═════ Data to use ═════

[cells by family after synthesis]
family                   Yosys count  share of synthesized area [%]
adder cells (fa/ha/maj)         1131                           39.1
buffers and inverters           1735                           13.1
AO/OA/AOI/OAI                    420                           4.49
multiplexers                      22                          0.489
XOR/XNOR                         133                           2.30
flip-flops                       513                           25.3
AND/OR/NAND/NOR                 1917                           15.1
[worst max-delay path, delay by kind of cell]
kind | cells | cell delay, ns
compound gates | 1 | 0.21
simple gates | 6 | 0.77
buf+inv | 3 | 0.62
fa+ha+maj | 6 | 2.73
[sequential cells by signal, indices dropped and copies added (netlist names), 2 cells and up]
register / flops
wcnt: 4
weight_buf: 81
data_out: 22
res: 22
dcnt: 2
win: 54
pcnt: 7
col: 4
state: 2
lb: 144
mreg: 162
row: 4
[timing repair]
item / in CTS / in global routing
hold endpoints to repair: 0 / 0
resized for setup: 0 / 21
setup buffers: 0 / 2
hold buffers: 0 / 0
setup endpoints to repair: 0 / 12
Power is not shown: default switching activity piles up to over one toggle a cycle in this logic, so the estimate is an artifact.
### config.mk
export PLATFORM = sky130hd
export DESIGN_NAME = lcd_refresh_ctrl
export DESIGN_NICKNAME = d
export VERILOG_FILES = /design/src/rtl/lcd_refresh_ctrl.sv
export SDC_FILE = /design/constraint.sdc
export NUM_CORES = 1
export LEC_CHECK = 0
export CORE_MARGIN = 4
export CORE_UTILIZATION = 49
export CTS_CLUSTER_SIZE = 8
export DETAILED_ROUTE_END_ITERATION = 8
export GPL_TIMING_DRIVEN = 1
export HOLD_SLACK_MARGIN = 0.1
export PLACE_DENSITY = 0.79
export SETUP_SLACK_MARGIN = 0.1
export SLEW_MARGIN = 5
export SYNTH_ARGS = -nofsm -noshare
export SYNTH_HDL_FRONTEND = slang
export SYNTH_SLANG_ARGS = --single-unit
### constraint.sdc
create_clock -name CCLK -period 6.1 [get_ports CCLK]
set_clock_uncertainty 0.1 [all_clocks]
set_input_delay 1.22 -clock CCLK [delete_from_list [all_inputs] [get_ports CCLK]]
set_output_delay 1.22 -clock CCLK [all_outputs]
set_load 0.02 [all_outputs]
### src/rtl/lcd_refresh_ctrl.sv
// lcd_refresh_ctrl: drives an HD44780-style 2x16 character LCD in 4-bit mode.
// Power-up wait, init nibbles, config bytes, then an endless refresh of both
// lines from a 32-character snapshot of strdata. All pins are registered.
module lcd_refresh_ctrl #(
    parameter int unsigned T_PWR   = 750000,
    parameter int unsigned T_INIT  = 205000,
    parameter int unsigned T_SETUP = 2,
    parameter int unsigned T_E     = 12,
    parameter int unsigned T_GAP   = 50,
    parameter int unsigned T_CMD   = 2000,
    parameter int unsigned T_CLR   = 82000
) (
    input  logic         CCLK,
    input  logic         reset,
    input  logic [255:0] strdata,
    output logic         LCDE,
    output logic         LCDRS,
    output logic         LCDRW,
    output logic [3:0]   LCDDAT,
    output logic         ready,
    output logic         frame_done
);

    // Terminal counts: a state lasting N cycles ends when the counter reads N-1.
    localparam logic [19:0] PWR_LAST   = 20'(T_PWR - 32'd1);
    localparam logic [19:0] INIT_LAST  = 20'(T_INIT - 32'd1);
    localparam logic [19:0] SETUP_LAST = 20'(T_SETUP - 32'd1);
    localparam logic [19:0] E_LAST     = 20'(T_E - 32'd1);
    localparam logic [19:0] GAP_LAST   = 20'(T_GAP - 32'd1);
    localparam logic [19:0] CMD_LAST   = 20'(T_CMD - 32'd1);
    localparam logic [19:0] CLR_LAST   = 20'(T_CLR - 32'd1);

    typedef enum logic [2:0] {
        M_PWR   = 3'd0,
        M_INIT  = 3'd1,
        M_CFG   = 3'd2,
        M_FRAME = 3'd3,
        M_DONE  = 3'd4
    } main_t;

    typedef enum logic [1:0] {
        P_SETUP = 2'd0,
        P_EHI   = 2'd1,
        P_GAP   = 2'd2,
        P_WAIT  = 2'd3
    } phase_t;

    main_t          main_q, main_d;
    phase_t         phase_q, phase_d;
    logic [5:0]     idx_q, idx_d;
    logic           hi_q, hi_d;
    logic [19:0]    cnt_q, cnt_d;
    logic [255:0]   snap_q, snap_d;
    logic           lcde_q, lcde_d;
    logic           rs_q, rs_d;
    logic [3:0]     dat_q, dat_d;
    logic           ready_q, ready_d;
    logic           fdone_q, fdone_d;
    logic [8:0]     item_cur_s;
    logic [8:0]     item_nxt_s;
    logic [19:0]    wait_last_s;

    // Item to write in a given phase/index as {RS, byte}. Init nibbles sit in
    // the high half of the byte because only the high nibble is sent.
    function automatic logic [8:0] item_f(input main_t st, input logic [5:0] idx,
                                          input logic [255:0] snap);
        logic [255:0] sh;
        logic [4:0]   k;
        sh = 256'd0;
        k  = 5'd0;
        case (st)
            M_INIT: begin
                if (idx == 6'd3) item_f = 9'h020;
                else             item_f = 9'h030;
            end
            M_CFG: begin
                case (idx[1:0])
                    2'd0:    item_f = 9'h028;
                    2'd1:    item_f = 9'h006;
                    2'd2:    item_f = 9'h00C;
                    default: item_f = 9'h001;
                endcase
            end
            M_FRAME: begin
                if (idx == 6'd0) begin
                    item_f = 9'h080;
                end else if (idx == 6'd17) begin
                    item_f = 9'h0C0;
                end else begin
                    if (idx < 6'd17) k = 5'(idx - 6'd1);
                    else             k = 5'(idx - 6'd2);
                    sh = snap << {k, 3'b000};
                    item_f = {1'b1, sh[255:248]};
                end
            end
            default: item_f = 9'h000;
        endcase
    endfunction

    // State register: sequencer state, counters, snapshot and registered pins.
    always_ff @(posedge CCLK) begin
        if (reset) begin
            main_q  <= M_PWR;
            phase_q <= P_SETUP;
            idx_q   <= 6'd0;
            hi_q    <= 1'b0;
            cnt_q   <= 20'd0;
            snap_q  <= 256'd0;
            lcde_q  <= 1'b0;
            rs_q    <= 1'b0;
            dat_q   <= 4'd0;
            ready_q <= 1'b0;
            fdone_q <= 1'b0;
        end else begin
            main_q  <= main_d;
            phase_q <= phase_d;
            idx_q   <= idx_d;
            hi_q    <= hi_d;
            cnt_q   <= cnt_d;
            snap_q  <= snap_d;
            lcde_q  <= lcde_d;
            rs_q    <= rs_d;
            dat_q   <= dat_d;
            ready_q <= ready_d;
            fdone_q <= fdone_d;
        end
    end

    // Wait length after the current item: the clear command needs the long wait.
    always_comb begin
        item_cur_s = item_f(main_q, idx_q, snap_q);
        if (main_q == M_INIT)            wait_last_s = INIT_LAST;
        else if (item_cur_s == 9'h001)   wait_last_s = CLR_LAST;
        else                             wait_last_s = CMD_LAST;
    end

    // Next-state logic: main phase, nibble sub-phase, item index and counter.
    always_comb begin
        main_d  = main_q;
        phase_d = phase_q;
        idx_d   = idx_q;
        hi_d    = hi_q;
        cnt_d   = cnt_q + 20'd1;
        case (main_q)
            M_PWR: begin
                if (cnt_q == PWR_LAST) begin
                    main_d  = M_INIT;
                    phase_d = P_SETUP;
                    idx_d   = 6'd0;
                    hi_d    = 1'b1;
                    cnt_d   = 20'd0;
                end else begin
                    cnt_d = cnt_q + 20'd1;
                end
            end
            M_INIT, M_CFG, M_FRAME: begin
                case (phase_q)
                    P_SETUP: begin
                        if (cnt_q == SETUP_LAST) begin
                            phase_d = P_EHI;
                            cnt_d   = 20'd0;
                        end else begin
                            cnt_d = cnt_q + 20'd1;
                        end
                    end
                    P_EHI: begin
                        if (cnt_q == E_LAST) begin
                            phase_d = P_GAP;
                            cnt_d   = 20'd0;
                        end else begin
                            cnt_d = cnt_q + 20'd1;
                        end
                    end
                    P_GAP: begin
                        if (cnt_q == GAP_LAST) begin
                            cnt_d = 20'd0;
                            if (hi_q && (main_q != M_INIT)) begin
                                phase_d = P_SETUP;
                                hi_d    = 1'b0;
                            end else begin
                                phase_d = P_WAIT;
                            end
                        end else begin
                            cnt_d = cnt_q + 20'd1;
                        end
                    end
                    P_WAIT: begin
                        if (cnt_q == wait_last_s) begin
                            cnt_d   = 20'd0;
                            phase_d = P_SETUP;
                            hi_d    = 1'b1;
                            if ((main_q == M_INIT) && (idx_q == 6'd3)) begin
                                main_d = M_CFG;
                                idx_d  = 6'd0;
                            end else if ((main_q == M_CFG) && (idx_q == 6'd3)) begin
                                main_d = M_FRAME;
                                idx_d  = 6'd0;
                            end else if ((main_q == M_FRAME) && (idx_q == 6'd33)) begin
                                main_d = M_DONE;
                                idx_d  = 6'd0;
                            end else begin
                                idx_d = idx_q + 6'd1;
                            end
                        end else begin
                            cnt_d = cnt_q + 20'd1;
                        end
                    end
                    default: begin
                        phase_d = P_SETUP;
                        cnt_d   = 20'd0;
                    end
                endcase
            end
            M_DONE: begin
                main_d  = M_FRAME;
                phase_d = P_SETUP;
                idx_d   = 6'd0;
                hi_d    = 1'b1;
                cnt_d   = 20'd0;
            end
            default: begin
                main_d  = M_PWR;
                phase_d = P_SETUP;
                idx_d   = 6'd0;
                hi_d    = 1'b0;
                cnt_d   = 20'd0;
            end
        endcase
        // Text is captured once per frame, on entry to the frame sequence.
        if ((main_d == M_FRAME) && (main_q != M_FRAME)) snap_d = strdata;
        else                                            snap_d = snap_q;
    end

    // Output logic: pins follow the next state so they are registered in step
    // with it; RS/DAT are only updated outside the E-high phase.
    always_comb begin
        item_nxt_s = item_f(main_d, idx_d, snap_d);
        lcde_d     = 1'b0;
        rs_d       = rs_q;
        dat_d      = dat_q;
        if (((main_d == M_INIT) || (main_d == M_CFG) || (main_d == M_FRAME)) &&
            (phase_d != P_WAIT)) begin
            lcde_d = (phase_d == P_EHI);
            rs_d   = item_nxt_s[8];
            if (hi_d) dat_d = item_nxt_s[7:4];
            else      dat_d = item_nxt_s[3:0];
        end else begin
            lcde_d = 1'b0;
        end
        fdone_d = (main_d == M_DONE);
        ready_d = ready_q | (main_d == M_FRAME);
    end

    assign LCDE       = lcde_q;
    assign LCDRS      = rs_q;
    assign LCDRW      = 1'b0;
    assign LCDDAT     = dat_q;
    assign ready      = ready_q;
    assign frame_done = fdone_q;

endmodule

==> reports/results.txt <==
Final HPWL DP - 46.55 mm
Worst setup startpoint - idx_q[0]
global-route wire length before repair - 96.19 mm
R2R Setup Slk - 0.29 ns
DRT Pass-1 Iters - 6
asr flop ratio synth - 0%
initial core utilization - 50.15%
Inst Count DP - 2853
final critical-path share of the clock period - 95.27%
Netlist cell types - 94
global route overflow - 0
commonest non-fill, non-tap cells in the layout - nand2_1 (779), dfxtp_1 (296), a21oi_1 (266)
max incr delay on CP - 0.51 ns
Worst Hold Class - reg -> reg
Leak - 7.700 nW
share of cells above drive strength 1 - 10.16%
slowest CP cell - mux2_2
worst path cell trace - inv_2 > ha_4 > or3b_4 > a21oi_4 > buf_6 > a31oi_2 > xnor2_2 > nand4b_1 > o21a_2 > a2111oi_4 > a21oi_2 > or2_1 > ha_2 > inv_1 > o32ai_4 > nand2_2 > mux2_2 > a311o_1 > a41o_1 > or4_1 > a22oi_1 > o211ai_1 > a2bb2oi_1 > o21a_1
Reg-to-Reg Start - idx_q[0]
unrepaired setup endpoints after global routing - false
CTS tree - yes
post-DR wirelength/cell - 22.23 µm
pwr dens - 203.4 mW/mm²
Slew Limit Headroom - 18.20%
leading cell type in the layout, fill and taps excluded - nand2_1
core area - 0.03287 mm²
r2r endpoint - LCDDAT[2]
largest net degree at the start of global routing - 97
worst ir drop on vdd - 0.1616 mV
Via density - 6.156
top_reg_cell synth - dfxtp_1
setup ws final - 0.2887 ns
Die Ht - 191.4 µm
Max FO, Critical Path - 10
WP buf/inv - 3
Final Hold Fails - 0
P&R area growth vs syn - 29.81%
fin nets - 2751
Port Buffer Count - 265
EDFF count, synth - 0
via count - 17990
WP data required - 6.49 ns
TritonCTS Sinks - 296
ANT cells - 0
post-route ant nets - 0
Multi-input gate area - 0.009892 mm²
vias in the first global route - 17070
later-pin clock latency in the skew report - 0.55 ns
all-layer global routing usage - 33.41%
CTS Buf Count - 43
Least-Margin Pin Slew - 1.218 ns
CP delay by family, top - compound AO/OA/AOI/OAI gates
Hold Buf Count CTS - 0
initial antenna violation count - 0
CTS Root Cell - clkbuf_16
crit end category - flop
FMAX - 172.1 MHz
non-filler cells, final - 2922
critical path class - reg -> reg
Setup WS pre-CTS - -0.1541 ns
Longest Clk Path Bufs - 3
Iter 0 DRT Violations - 2209
Seq/Total Area, Yosys - 35.95%
Routed WL - 64.97 mm
Setup violations, final - 0
FF/Latch Area - 0.005926 mm²
Yosys reg bits - 296
R2R cell count - 24
Placer Congestion - 0.9843
Max-cap violations - 0
Synthesized Nets - 2497
Setup TNS Final - 0 ns
number of fill cells - 2832
Mapped Area - 0.01648 mm²
synth warn - 0
die area - 0.03664 mm²
max-slew violations - 0
Clock transition at path regs - 0.05 ns
worst path arrival time - 6.20 ns
# DRC - 0
worst hold stages - 2
Die Wd - 191.4 µm
Gate Count Post-Synth - 2223
CP Launch Type - flop
min-delay src - snap_q[82]
Max H-tree Level - 2
row cnt - 66
mean post-synth cell area - 7.415 µm²
Hold EP - snap_q[82]
I/O pins - 267
fin crit period - 5.811 ns
status - finished, final reports clean
==> kinds of logic after synthesis <==
family	Yosys count	synth area share [%]
AOI/OAI and AO/OA	492	19.39
xor gates and xnor gates	21	1.161
adders and majority gates	17	1.275
buffers and inverters	192	5.109
DFF	296	35.95
muxes	132	9.906
other	1	0.02275
and+or+nand+nor	1072	27.19
==> layout make-up <==
| cell class | count | area share [%] |
|---|---|---|
| inverter | 20 | 0.3742 |
| sequential | 296 | 27.69 |
| tap | 442 | 2.585 |
| clock inverter | 4 | 0.2982 |
| clock buffer | 44 | 5.093 |
| multi-input combinational | 1736 | 46.23 |
| timing repair buffer | 380 | 17.72 |
==> Yosys cell counts, types with 25 or more instances <==
library cell,count,share of area (%)
a21oi_1,267,8.1
dfxtp_1,296,36
nand4_1,26,0.99
mux2i_1,102,6.2
nand2_1,780,18
clkbuf_1,115,2.6
o21ai_0,33,1.0
a31oi_1,33,1.3
nand3_1,80,2.4
a32oi_1,36,1.9
and3_1,25,0.95
buf_2,39,1.2
nor2_1,81,1.8
==> per-layer routing <==
layer	share of wire (%)	track usage, %	wire (µm)
met1	39	43.92	25120
met2	46	52.62	29600
met3	11	8.181	7194
met4	4.7	14.03	3062
met5	0	0	0
==> worst reg2reg max path: cells and delay by family (launching register included) <==
kind / cells / cell delay, ns
muxes: 1 / 0.51
xor gates and xnor gates: 1 / 0.14
buffers and inverters: 3 / 0.37
and+or+nand+nor: 5 / 1.57
AOI/OAI and AO/OA: 12 / 2.35
adders and majority gates: 2 / 0.41
DFF: 1 / 0.31
==> worst max-delay path by stage <==
stage                      endpoint  slack (ns)  depth (start not counted)
after detailed placement  LCDDAT[1]       -0.15                         26
final                     LCDDAT[2]        0.29                         24
after global placement    LCDDAT[1]        0.08                         26
after floorplan           LCDDAT[2]        0.12                         28
after global routing      LCDDAT[1]        0.05                         27
after CTS                 LCDDAT[1]        0.13                         25
==> timing repair <==
item,4_1_cts,5_1_grt
setup buffers,6,9
endpoints found under the setup margin,4,4
pin swaps,4,8
resized for setup,10,20
cloned,4,2
==> state kept, by name, indices dropped and copies added (netlist names) <==
| name | flops |
|---|---|
| snap_q | 256 |
| cnt_q | 20 |
| main_q | 3 |
| idx_q | 6 |
| phase_q | 2 |
| ready | 1 |
| frame_done | 1 |
| LCDE | 1 |
| LCDDAT | 4 |
| LCDRS | 1 |
| hi_q | 1 |
==> stage by stage <==
step,utilization [%],area (µm²),hold WS (ns),power [mW]
global route,65.10,21400,0.3641,4.458
detailed placement,60.30,19820,0.3456,2.258
finish,65.10,21400,0.3514,4.353
CTS,64.42,21170,0.3522,4.358
floorplan,-,16510,0.3325,2.036
global placement,60.30,19820,0.3411,2.258
==> report_power, final <==
| part | switching, mW | total (mW) | leakage (nW) | internal [mW] |
|---|---|---|---|---|
| Combinational | 0.120 | 0.284 | 4.75 | 0.164 |
| Clock | 0.867 | 2.13 | 0.564 | 1.26 |
| Sequential | 0.00268 | 1.94 | 2.38 | 1.94 |
| Total | 0.990 | 4.35 | 7.70 | 3.36 |
No activity file was read; power rests on OpenSTA's default activity.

═════

● **Work to complete**
Above are the entries. Quote exactly the lines from the one bearing "CTS tree - yes" through the one bearing "Hold EP - snap_q[82]".

● **Expected answer**
CTS tree - yes
post-DR wirelength/cell - 22.23 µm
pwr dens - 203.4 mW/mm²
Slew Limit Headroom - 18.20%
leading cell type in the layout, fill and taps excluded - nand2_1
core area - 0.03287 mm²
r2r endpoint - LCDDAT[2]
largest net degree at the start of global routing - 97
worst ir drop on vdd - 0.1616 mV
Via density - 6.156
top_reg_cell synth - dfxtp_1
setup ws final - 0.2887 ns
Die Ht - 191.4 µm
Max FO, Critical Path - 10
WP buf/inv - 3
Final Hold Fails - 0
P&R area growth vs syn - 29.81%
fin nets - 2751
Port Buffer Count - 265
EDFF count, synth - 0
via count - 17990
WP data required - 6.49 ns
TritonCTS Sinks - 296
ANT cells - 0
post-route ant nets - 0
Multi-input gate area - 0.009892 mm²
vias in the first global route - 17070
later-pin clock latency in the skew report - 0.55 ns
all-layer global routing usage - 33.41%
CTS Buf Count - 43
Least-Margin Pin Slew - 1.218 ns
CP delay by family, top - compound AO/OA/AOI/OAI gates
Hold Buf Count CTS - 0
initial antenna violation count - 0
CTS Root Cell - clkbuf_16
crit end category - flop
FMAX - 172.1 MHz
non-filler cells, final - 2922
critical path class - reg -> reg
Setup WS pre-CTS - -0.1541 ns
Longest Clk Path Bufs - 3
Iter 0 DRT Violations - 2209
Seq/Total Area, Yosys - 35.95%
Routed WL - 64.97 mm
Setup violations, final - 0
FF/Latch Area - 0.005926 mm²
Yosys reg bits - 296
R2R cell count - 24
Placer Congestion - 0.9843
Max-cap violations - 0
Synthesized Nets - 2497
Setup TNS Final - 0 ns
number of fill cells - 2832
Mapped Area - 0.01648 mm²
synth warn - 0
die area - 0.03664 mm²
max-slew violations - 0
Clock transition at path regs - 0.05 ns
worst path arrival time - 6.20 ns
# DRC - 0
worst hold stages - 2
Die Wd - 191.4 µm
Gate Count Post-Synth - 2223
CP Launch Type - flop
min-delay src - snap_q[82]
Max H-tree Level - 2
row cnt - 66
mean post-synth cell area - 7.415 µm²
Hold EP - snap_q[82]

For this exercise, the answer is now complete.